» TRY IT
Only one span of the listing below is wanted: the lines from the one with "[power groups by stage]" through the one with "2.832 | 9 |", reproduced exactly, both ends kept.

» RECORDS TO USE
+---+

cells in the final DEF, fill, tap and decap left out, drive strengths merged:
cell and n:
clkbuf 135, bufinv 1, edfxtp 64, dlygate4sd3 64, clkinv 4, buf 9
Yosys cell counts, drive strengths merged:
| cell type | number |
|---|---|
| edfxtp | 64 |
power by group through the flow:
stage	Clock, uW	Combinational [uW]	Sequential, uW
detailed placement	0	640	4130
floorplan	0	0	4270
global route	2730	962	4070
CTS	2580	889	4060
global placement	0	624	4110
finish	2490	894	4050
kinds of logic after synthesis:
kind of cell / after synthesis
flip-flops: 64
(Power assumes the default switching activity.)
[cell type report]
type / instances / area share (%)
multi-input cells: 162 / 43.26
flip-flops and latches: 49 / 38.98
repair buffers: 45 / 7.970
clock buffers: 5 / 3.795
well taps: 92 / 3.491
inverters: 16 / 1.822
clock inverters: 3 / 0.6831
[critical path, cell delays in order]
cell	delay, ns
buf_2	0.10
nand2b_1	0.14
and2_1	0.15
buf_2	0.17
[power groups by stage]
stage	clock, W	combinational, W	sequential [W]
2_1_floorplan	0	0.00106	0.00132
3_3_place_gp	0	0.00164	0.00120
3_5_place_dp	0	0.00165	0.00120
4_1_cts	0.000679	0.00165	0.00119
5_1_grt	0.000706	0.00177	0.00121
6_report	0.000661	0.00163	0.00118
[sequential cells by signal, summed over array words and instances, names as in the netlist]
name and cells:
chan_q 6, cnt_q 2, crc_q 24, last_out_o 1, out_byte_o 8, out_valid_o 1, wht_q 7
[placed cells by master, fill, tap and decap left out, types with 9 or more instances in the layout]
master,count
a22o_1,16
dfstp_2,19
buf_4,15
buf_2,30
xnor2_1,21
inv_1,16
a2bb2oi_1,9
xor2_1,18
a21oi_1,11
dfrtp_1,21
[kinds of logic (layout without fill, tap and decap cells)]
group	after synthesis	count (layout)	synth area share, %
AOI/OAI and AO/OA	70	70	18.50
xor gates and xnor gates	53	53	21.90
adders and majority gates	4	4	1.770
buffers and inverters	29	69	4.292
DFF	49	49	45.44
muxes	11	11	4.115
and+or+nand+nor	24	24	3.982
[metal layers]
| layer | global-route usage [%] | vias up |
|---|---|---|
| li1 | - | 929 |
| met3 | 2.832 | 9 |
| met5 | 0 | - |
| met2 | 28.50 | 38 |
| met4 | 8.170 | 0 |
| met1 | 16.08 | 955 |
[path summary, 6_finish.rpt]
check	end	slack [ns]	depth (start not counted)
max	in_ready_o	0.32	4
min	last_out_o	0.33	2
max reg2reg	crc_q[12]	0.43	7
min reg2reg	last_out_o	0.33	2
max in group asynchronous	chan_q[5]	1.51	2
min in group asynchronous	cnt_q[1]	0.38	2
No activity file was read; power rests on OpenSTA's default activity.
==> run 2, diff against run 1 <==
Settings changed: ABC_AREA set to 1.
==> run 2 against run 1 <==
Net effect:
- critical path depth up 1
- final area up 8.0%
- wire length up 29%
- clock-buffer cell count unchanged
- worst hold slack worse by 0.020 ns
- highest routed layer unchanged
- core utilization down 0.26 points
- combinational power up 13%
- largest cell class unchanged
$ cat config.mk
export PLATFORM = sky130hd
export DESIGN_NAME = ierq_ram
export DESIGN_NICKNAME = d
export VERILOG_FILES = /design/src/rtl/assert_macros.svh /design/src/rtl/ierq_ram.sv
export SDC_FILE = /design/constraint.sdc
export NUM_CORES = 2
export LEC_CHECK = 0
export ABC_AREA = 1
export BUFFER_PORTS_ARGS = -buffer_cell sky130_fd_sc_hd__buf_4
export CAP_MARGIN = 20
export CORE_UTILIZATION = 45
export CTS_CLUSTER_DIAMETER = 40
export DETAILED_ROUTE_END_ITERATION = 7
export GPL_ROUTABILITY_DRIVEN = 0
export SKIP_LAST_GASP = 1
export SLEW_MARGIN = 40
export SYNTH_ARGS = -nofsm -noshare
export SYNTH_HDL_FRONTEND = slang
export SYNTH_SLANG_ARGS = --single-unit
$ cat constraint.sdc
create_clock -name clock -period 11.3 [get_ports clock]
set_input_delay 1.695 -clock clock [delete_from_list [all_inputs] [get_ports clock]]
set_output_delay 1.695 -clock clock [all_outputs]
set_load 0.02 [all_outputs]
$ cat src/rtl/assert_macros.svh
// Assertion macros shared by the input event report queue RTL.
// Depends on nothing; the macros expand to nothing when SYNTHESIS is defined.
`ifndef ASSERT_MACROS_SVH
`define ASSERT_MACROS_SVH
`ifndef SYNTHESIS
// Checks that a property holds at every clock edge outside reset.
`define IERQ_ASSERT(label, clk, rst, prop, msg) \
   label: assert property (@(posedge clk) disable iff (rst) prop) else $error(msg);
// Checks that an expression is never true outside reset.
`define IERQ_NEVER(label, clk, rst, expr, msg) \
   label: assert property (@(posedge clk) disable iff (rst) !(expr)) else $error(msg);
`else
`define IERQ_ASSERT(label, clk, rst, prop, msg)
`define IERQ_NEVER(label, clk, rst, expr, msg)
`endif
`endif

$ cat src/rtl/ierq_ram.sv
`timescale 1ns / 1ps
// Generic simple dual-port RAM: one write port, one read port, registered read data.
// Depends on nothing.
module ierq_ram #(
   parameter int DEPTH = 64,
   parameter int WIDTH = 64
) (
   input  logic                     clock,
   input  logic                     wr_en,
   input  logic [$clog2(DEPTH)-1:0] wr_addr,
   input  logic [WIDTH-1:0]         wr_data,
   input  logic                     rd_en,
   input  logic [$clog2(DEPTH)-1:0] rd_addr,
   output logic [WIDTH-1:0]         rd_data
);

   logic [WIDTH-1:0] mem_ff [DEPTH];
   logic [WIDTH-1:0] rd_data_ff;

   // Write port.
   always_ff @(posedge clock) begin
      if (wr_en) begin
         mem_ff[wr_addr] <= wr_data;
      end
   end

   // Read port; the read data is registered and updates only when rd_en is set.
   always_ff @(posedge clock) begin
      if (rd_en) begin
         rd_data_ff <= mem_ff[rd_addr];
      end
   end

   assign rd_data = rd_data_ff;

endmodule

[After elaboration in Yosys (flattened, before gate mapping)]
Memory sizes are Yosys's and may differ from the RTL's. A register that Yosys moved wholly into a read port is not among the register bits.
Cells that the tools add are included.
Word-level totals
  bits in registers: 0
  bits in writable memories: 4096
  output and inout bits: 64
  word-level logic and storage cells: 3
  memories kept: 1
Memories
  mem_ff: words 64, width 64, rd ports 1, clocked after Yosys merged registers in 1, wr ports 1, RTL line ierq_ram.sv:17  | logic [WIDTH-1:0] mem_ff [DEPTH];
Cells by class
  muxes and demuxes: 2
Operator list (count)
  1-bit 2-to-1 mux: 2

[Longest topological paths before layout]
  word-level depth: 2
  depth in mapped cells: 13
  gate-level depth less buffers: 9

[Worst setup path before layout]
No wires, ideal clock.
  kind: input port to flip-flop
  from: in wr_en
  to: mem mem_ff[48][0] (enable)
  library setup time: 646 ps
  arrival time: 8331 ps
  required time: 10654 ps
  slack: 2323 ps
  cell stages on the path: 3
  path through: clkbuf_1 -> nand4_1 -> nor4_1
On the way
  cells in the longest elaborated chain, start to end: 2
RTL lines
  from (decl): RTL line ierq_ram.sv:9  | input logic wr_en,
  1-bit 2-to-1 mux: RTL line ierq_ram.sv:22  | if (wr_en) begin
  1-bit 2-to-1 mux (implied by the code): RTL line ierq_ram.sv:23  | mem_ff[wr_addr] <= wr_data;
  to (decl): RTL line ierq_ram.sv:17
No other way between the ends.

+---+

» SOLUTION
[power groups by stage]
stage	clock, W	combinational, W	sequential [W]
2_1_floorplan	0	0.00106	0.00132
3_3_place_gp	0	0.00164	0.00120
3_5_place_dp	0	0.00165	0.00120
4_1_cts	0.000679	0.00165	0.00119
5_1_grt	0.000706	0.00177	0.00121
6_report	0.000661	0.00163	0.00118
[sequential cells by signal, summed over array words and instances, names as in the netlist]
name and cells:
chan_q 6, cnt_q 2, crc_q 24, last_out_o 1, out_byte_o 8, out_valid_o 1, wht_q 7
[placed cells by master, fill, tap and decap left out, types with 9 or more instances in the layout]
master,count
a22o_1,16
dfstp_2,19
buf_4,15
buf_2,30
xnor2_1,21
inv_1,16
a2bb2oi_1,9
xor2_1,18
a21oi_1,11
dfrtp_1,21
[kinds of logic (layout without fill, tap and decap cells)]
group	after synthesis	count (layout)	synth area share, %
AOI/OAI and AO/OA	70	70	18.50
xor gates and xnor gates	53	53	21.90
adders and majority gates	4	4	1.770
buffers and inverters	29	69	4.292
DFF	49	49	45.44
muxes	11	11	4.115
and+or+nand+nor	24	24	3.982
[metal layers]
| layer | global-route usage [%] | vias up |
|---|---|---|
| li1 | - | 929 |
| met3 | 2.832 | 9 |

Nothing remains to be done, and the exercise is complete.